- Born: 24 March 1965 (age 61) Kluczbork, Poland
- Citizenship: Polish
- Occupations: cinematographer film editor

= Arthur Reinhart =

Polish cinematographer, film editor, and producer (born 1965)

Arthur Reinhart (born 24 March 1965) is a Polish cinematographer, film editor and producer, recipient of two "Golden Frogs" from Camerimage festival, two Polish Film Awards for the best cinematography and three Polish Film Festival "Golden Lion" award for best cinematography, a member of Polish Society of Cinematographers.

== Biography ==
He first studied directing at Łódź Film School but after a year he changed a course to learn cinematography. He graduated in 1992.
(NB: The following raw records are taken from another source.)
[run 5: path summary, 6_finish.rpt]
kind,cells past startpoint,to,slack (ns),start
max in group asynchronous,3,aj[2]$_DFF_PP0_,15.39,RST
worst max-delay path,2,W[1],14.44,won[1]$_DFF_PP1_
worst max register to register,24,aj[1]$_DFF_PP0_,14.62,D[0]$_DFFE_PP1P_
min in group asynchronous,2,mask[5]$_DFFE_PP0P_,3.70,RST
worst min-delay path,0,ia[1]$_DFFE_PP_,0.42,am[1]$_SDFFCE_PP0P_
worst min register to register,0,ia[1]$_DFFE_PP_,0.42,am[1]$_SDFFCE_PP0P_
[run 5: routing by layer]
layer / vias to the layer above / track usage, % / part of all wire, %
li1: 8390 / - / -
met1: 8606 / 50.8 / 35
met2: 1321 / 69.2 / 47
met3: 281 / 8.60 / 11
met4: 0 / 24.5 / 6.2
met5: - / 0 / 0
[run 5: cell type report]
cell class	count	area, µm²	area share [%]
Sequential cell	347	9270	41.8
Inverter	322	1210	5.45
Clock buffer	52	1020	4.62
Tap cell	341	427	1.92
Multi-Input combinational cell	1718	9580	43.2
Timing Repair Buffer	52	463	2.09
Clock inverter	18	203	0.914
Source: an optimization exercise on an open RTL-to-GDS flow (aim: small area, a short achievable clock period and few clock cycles per item). Production flows keep margins and buffers that such runs may drop. Only simulation tests tie the RTL to the original design; equivalence was not proved.

== job 4936 ==
==> flow/design.v (excerpt) <==
module Reconstructor(
    input enable,
    input CLK,
    input reset,
    input [7:0]height,
    input [7:0]width,
    input Vector_sig,
    input [7:0]mv_x,
    input [7:0]addr_x,
    input [7:0]mv_y,
    input [7:0]addr_y,
    output Nxt_block_sig,
    input [1:0]data_type,
    output [15:0]Tindex,
    input [5:0]pdi,
    output [15:0]index,
    output we,
    output [8:0]datax_out,
    output [8:0]datay_out,
    output [5:0]pdo
    );
localparam IDLE = 3'd0, WAIT = 3'd1, S1 = 3'd2, RD = 3'd3, TL = 3'd4, WR = 3'd5;
reg [2:0] state;
reg [15:0] N;             
reg [1:0] kN;             
reg [1:0] kP;             
reg pv;                   
reg tv;                   
reg [3:0] f;              
reg [4:0] preg;           
reg [1:0] btype;
reg [1:0] rx, ry;
reg ser;                  
always @(posedge CLK) begin
  rx <= mv_x[1:0];
  ry <= mv_y[1:0];
  ser <= (width == 8'd0) | (width == 8'd1) | (width == 8'd255);
end
wire hasx = |rx, hasy = |ry;
function [4:0] oa;
  input [1:0] k;
  input [1:0] rx, ry;
  reg [2:0] cx, cy;
  begin
  ...
clock: 11.0 ns
lec_check: 0
abc_clock_period_in_ps: 6000
cap_margin: 20
core_margin: 2
core_utilization: 40
cts_buf_list: sky130_fd_sc_hd__clkbuf_8
cts_cluster_size: 30
place_density: 0.6
setup_slack_margin: 4.7
slew_margin: 20
standard.sh (not shown) runs the stock make flow with config.mk's settings and CLKGATE_MAP_FILE= SYNTH_SCRIPT=/design/flow/synth_recipe.tcl, a recipe that flattens the netlist after the stock synthesis.
==> flow/flow/run.sh <==
#!/bin/bash
# Standard layout, with every port buffered by sky130_fd_sc_hd__buf_1 and a
# clock tree of clkbuf_8 without dummy loads.
set -euo pipefail
export BUFFER_PORTS_ARGS="-buffer_cell sky130_fd_sc_hd__buf_1"
export CTS_ARGS="-sink_clustering_enable -repair_clock_nets -dont_use_dummy_load -buf_list sky130_fd_sc_hd__clkbuf_8 -sink_clustering_size 30 -sink_clustering_max_diameter 150"
bash standard.sh > standard.log 2>&1
Job 4936: no failed stages, no open violations at the end
Testbench counts of job 4936, summed over its fixed seeds: cycles 37,693, vectors 5,350.
Background: an optimization exercise with open tools, aiming at small area, a short achievable clock period and few clock cycles. Do not read the settings as production practice.
Only simulation tests tie the RTL to the original design; equivalence was not proved.

==> flow/design.v (excerpt) <==
module goldschmidt_divider_q4_4 (
    input  wire       clk,
    input  wire       rst_n,
    input  wire       start,
    input  wire [7:0] numerator,
    input  wire [7:0] denominator,
    output wire [7:0] quotient,
    output reg        valid,
    output reg        error
);
    reg busy;
    always @(posedge clk or negedge rst_n) begin
        if (!rst_n) begin
            busy  <= 1'b0;
            valid <= 1'b0;
        end else begin
            busy  <= start;
            valid <= busy;
        end
    end
    wire       sgn0 = numerator[7] ^ denominator[7];
    wire [7:0] nr0  = numerator[7]   ? -numerator   : numerator;
    wire [7:0] dr0  = denominator[7] ? -denominator : denominator;
    reg [2:0] p0, cls0;
    always @(*) begin
        casez (dr0)
            8'b1???????: begin p0 = 3'd7; cls0 = dr0[6:4]; end
            8'b01??????: begin p0 = 3'd6; cls0 = dr0[5:3]; end
            8'b001?????: begin p0 = 3'd5; cls0 = dr0[4:2]; end
            8'b0001????: begin p0 = 3'd4; cls0 = dr0[3:1]; end
            8'b00001???: begin p0 = 3'd3; cls0 = dr0[2:0]; end
            8'b000001??: begin p0 = 3'd2; cls0 = {dr0[1:0], 1'b0}; end
            8'b0000001?: begin p0 = 3'd1; cls0 = {dr0[0], 2'b0}; end
            default:     begin p0 = 3'd0; cls0 = 3'd0; end
        endcase
    end
    reg [4:0] bd0, bd1;
    reg [2:0] bd2;
  ...
For scale: ~1,300 cells after synthesis, roughly 83 flip-flops, roughly 9000 um2 of cells after synthesis.
==> flow/config.mk <==
export PLATFORM = sky130hd
export DESIGN_NAME = goldschmidt_divider_q4_4
export DESIGN_NICKNAME = goldschmidt_divider_q4_4
export VERILOG_FILES = /design/flow/design.v
export SDC_FILE = /design/flow/constraint.sdc
export NUM_CORES = 4
export LEC_CHECK = 0
export ABC_AREA = 1
export CAP_MARGIN = 20
export CORE_MARGIN = 2
export CORE_UTILIZATION = 40
export SETUP_SLACK_MARGIN = 1.0
export SLEW_MARGIN = 20
==> flow/constraint.sdc <==
create_clock -name core_clock -period 8.0 [get_ports {clk}]
set_input_delay 1.6000 -clock core_clock [delete_from_list [all_inputs] [get_ports {clk}]]
set_output_delay 1.6000 -clock core_clock [all_outputs]
set_load 0.01 [all_outputs]
standard.sh (not shown) runs the stock make flow with config.mk's settings and CLKGATE_MAP_FILE= SYNTH_SCRIPT=/design/flow/synth_recipe.tcl, a recipe that flattens the netlist after the stock synthesis.
==> flow/flow/run.sh <==
#!/bin/bash
set -euo pipefail
bash standard.sh MATCH_CELL_FOOTPRINT=0 'BUFFER_PORTS_ARGS=-buffer_cell sky130_fd_sc_hd__buf_2' finish > standard.log 2>&1
Testbench counts at the start, summed over its fixed seeds: cycles 32,000.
In the beginning of his activity, he worked mostly on documentary and short films. He co-worked with Jacek Petrycki on cinematography for Marcel Łoziński film 89mm from Europe, which was nominated for an Academy Award for Best Documentary Short.

In 1994, he first worked with director Dorota Kędzierzawska, directing photography in the picture Wrony for which he received his first "Golden Frogue" at Camerimage festival.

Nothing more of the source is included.